→ Work request
Starting with the first line of the records, write out each line exactly until you have included the line containing "nand2_1 (27%), o21ai_2".

(Excerpts from a dataset)
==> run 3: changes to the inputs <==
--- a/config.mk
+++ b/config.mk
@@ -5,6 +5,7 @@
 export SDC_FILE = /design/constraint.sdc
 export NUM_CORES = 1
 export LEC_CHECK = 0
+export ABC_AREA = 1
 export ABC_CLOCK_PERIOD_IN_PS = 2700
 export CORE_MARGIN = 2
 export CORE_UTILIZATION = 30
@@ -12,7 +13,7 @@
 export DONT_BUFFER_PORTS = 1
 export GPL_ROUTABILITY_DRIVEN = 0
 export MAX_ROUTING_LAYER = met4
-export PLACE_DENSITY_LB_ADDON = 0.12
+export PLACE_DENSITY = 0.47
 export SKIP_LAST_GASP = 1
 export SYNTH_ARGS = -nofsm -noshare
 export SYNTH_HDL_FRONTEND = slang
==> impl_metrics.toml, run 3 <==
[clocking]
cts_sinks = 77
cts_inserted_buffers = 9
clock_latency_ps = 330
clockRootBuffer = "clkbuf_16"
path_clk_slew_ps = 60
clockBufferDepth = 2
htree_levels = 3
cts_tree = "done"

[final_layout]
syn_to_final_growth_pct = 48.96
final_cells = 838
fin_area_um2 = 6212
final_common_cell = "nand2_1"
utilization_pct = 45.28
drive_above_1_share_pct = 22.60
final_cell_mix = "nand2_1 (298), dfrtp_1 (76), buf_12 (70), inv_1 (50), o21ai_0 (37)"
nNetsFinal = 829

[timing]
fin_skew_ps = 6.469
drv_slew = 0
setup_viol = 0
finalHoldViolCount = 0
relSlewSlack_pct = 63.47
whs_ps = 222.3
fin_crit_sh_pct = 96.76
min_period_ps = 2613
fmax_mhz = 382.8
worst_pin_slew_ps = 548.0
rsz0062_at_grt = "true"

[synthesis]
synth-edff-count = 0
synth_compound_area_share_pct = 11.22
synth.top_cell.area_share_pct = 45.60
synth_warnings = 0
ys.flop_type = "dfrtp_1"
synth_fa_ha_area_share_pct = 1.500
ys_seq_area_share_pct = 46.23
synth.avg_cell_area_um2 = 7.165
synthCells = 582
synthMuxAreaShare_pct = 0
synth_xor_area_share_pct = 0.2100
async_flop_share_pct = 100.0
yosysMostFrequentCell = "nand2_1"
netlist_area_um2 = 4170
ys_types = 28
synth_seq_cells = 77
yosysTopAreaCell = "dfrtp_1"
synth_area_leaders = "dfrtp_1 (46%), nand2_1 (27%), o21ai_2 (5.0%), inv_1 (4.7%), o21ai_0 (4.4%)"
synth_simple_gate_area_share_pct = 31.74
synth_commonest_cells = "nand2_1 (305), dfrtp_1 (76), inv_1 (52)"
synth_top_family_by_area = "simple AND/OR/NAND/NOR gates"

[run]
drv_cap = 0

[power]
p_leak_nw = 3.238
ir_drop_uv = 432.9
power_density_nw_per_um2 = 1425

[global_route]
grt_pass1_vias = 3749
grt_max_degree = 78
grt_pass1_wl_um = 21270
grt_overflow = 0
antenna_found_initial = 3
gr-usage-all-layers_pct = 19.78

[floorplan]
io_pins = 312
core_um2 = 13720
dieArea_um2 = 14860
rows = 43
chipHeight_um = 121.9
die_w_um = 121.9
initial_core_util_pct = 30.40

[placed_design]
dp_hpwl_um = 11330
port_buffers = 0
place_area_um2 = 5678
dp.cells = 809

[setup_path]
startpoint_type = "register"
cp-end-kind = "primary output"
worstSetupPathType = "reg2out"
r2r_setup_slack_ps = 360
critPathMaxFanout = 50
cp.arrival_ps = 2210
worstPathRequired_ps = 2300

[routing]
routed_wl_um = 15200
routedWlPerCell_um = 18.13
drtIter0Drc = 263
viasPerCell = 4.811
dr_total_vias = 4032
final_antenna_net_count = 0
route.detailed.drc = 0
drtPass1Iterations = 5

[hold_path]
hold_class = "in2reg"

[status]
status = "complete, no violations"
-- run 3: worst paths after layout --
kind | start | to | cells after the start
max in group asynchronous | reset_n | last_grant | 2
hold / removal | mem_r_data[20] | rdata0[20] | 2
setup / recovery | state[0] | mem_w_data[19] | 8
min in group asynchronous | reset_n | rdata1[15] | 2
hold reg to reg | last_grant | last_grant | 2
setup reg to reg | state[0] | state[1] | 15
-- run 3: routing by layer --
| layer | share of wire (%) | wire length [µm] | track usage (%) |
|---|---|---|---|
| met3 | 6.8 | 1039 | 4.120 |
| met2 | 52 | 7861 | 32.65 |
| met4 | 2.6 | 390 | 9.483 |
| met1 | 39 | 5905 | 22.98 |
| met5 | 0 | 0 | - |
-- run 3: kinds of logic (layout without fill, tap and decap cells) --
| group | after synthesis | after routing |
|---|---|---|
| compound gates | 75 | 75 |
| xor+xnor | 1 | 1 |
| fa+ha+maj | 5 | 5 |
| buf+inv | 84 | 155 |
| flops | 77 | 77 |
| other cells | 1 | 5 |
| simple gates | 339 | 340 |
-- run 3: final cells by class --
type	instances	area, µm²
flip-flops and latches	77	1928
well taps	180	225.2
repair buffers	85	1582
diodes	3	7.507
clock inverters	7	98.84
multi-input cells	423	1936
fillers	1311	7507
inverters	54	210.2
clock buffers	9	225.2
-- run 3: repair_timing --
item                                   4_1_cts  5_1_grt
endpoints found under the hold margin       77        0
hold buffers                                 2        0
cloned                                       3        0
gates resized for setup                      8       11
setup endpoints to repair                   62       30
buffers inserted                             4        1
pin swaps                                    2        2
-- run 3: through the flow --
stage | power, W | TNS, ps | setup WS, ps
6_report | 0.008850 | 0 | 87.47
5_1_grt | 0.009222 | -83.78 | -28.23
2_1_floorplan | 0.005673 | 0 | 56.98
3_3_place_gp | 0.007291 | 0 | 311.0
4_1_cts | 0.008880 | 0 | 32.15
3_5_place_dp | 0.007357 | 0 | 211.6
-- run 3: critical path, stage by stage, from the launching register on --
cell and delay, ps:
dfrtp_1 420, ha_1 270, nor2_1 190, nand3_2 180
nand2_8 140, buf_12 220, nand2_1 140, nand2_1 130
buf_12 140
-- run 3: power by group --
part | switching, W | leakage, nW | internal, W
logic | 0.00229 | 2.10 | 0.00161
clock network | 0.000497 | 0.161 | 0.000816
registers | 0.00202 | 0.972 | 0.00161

→ Task result
==> run 3: changes to the inputs <==
--- a/config.mk
+++ b/config.mk
@@ -5,6 +5,7 @@
 export SDC_FILE = /design/constraint.sdc
 export NUM_CORES = 1
 export LEC_CHECK = 0
+export ABC_AREA = 1
 export ABC_CLOCK_PERIOD_IN_PS = 2700
 export CORE_MARGIN = 2
 export CORE_UTILIZATION = 30
@@ -12,7 +13,7 @@
 export DONT_BUFFER_PORTS = 1
 export GPL_ROUTABILITY_DRIVEN = 0
 export MAX_ROUTING_LAYER = met4
-export PLACE_DENSITY_LB_ADDON = 0.12
+export PLACE_DENSITY = 0.47
 export SKIP_LAST_GASP = 1
 export SYNTH_ARGS = -nofsm -noshare
 export SYNTH_HDL_FRONTEND = slang
==> impl_metrics.toml, run 3 <==
[clocking]
cts_sinks = 77
cts_inserted_buffers = 9
clock_latency_ps = 330
clockRootBuffer = "clkbuf_16"
path_clk_slew_ps = 60
clockBufferDepth = 2
htree_levels = 3
cts_tree = "done"

[final_layout]
syn_to_final_growth_pct = 48.96
final_cells = 838
fin_area_um2 = 6212
final_common_cell = "nand2_1"
utilization_pct = 45.28
drive_above_1_share_pct = 22.60
final_cell_mix = "nand2_1 (298), dfrtp_1 (76), buf_12 (70), inv_1 (50), o21ai_0 (37)"
nNetsFinal = 829

[timing]
fin_skew_ps = 6.469
drv_slew = 0
setup_viol = 0
finalHoldViolCount = 0
relSlewSlack_pct = 63.47
whs_ps = 222.3
fin_crit_sh_pct = 96.76
min_period_ps = 2613
fmax_mhz = 382.8
worst_pin_slew_ps = 548.0
rsz0062_at_grt = "true"

[synthesis]
synth-edff-count = 0
synth_compound_area_share_pct = 11.22
synth.top_cell.area_share_pct = 45.60
synth_warnings = 0
ys.flop_type = "dfrtp_1"
synth_fa_ha_area_share_pct = 1.500
ys_seq_area_share_pct = 46.23
synth.avg_cell_area_um2 = 7.165
synthCells = 582
synthMuxAreaShare_pct = 0
synth_xor_area_share_pct = 0.2100
async_flop_share_pct = 100.0
yosysMostFrequentCell = "nand2_1"
netlist_area_um2 = 4170
ys_types = 28
synth_seq_cells = 77
yosysTopAreaCell = "dfrtp_1"
synth_area_leaders = "dfrtp_1 (46%), nand2_1 (27%), o21ai_2 (5.0%), inv_1 (4.7%), o21ai_0 (4.4%)"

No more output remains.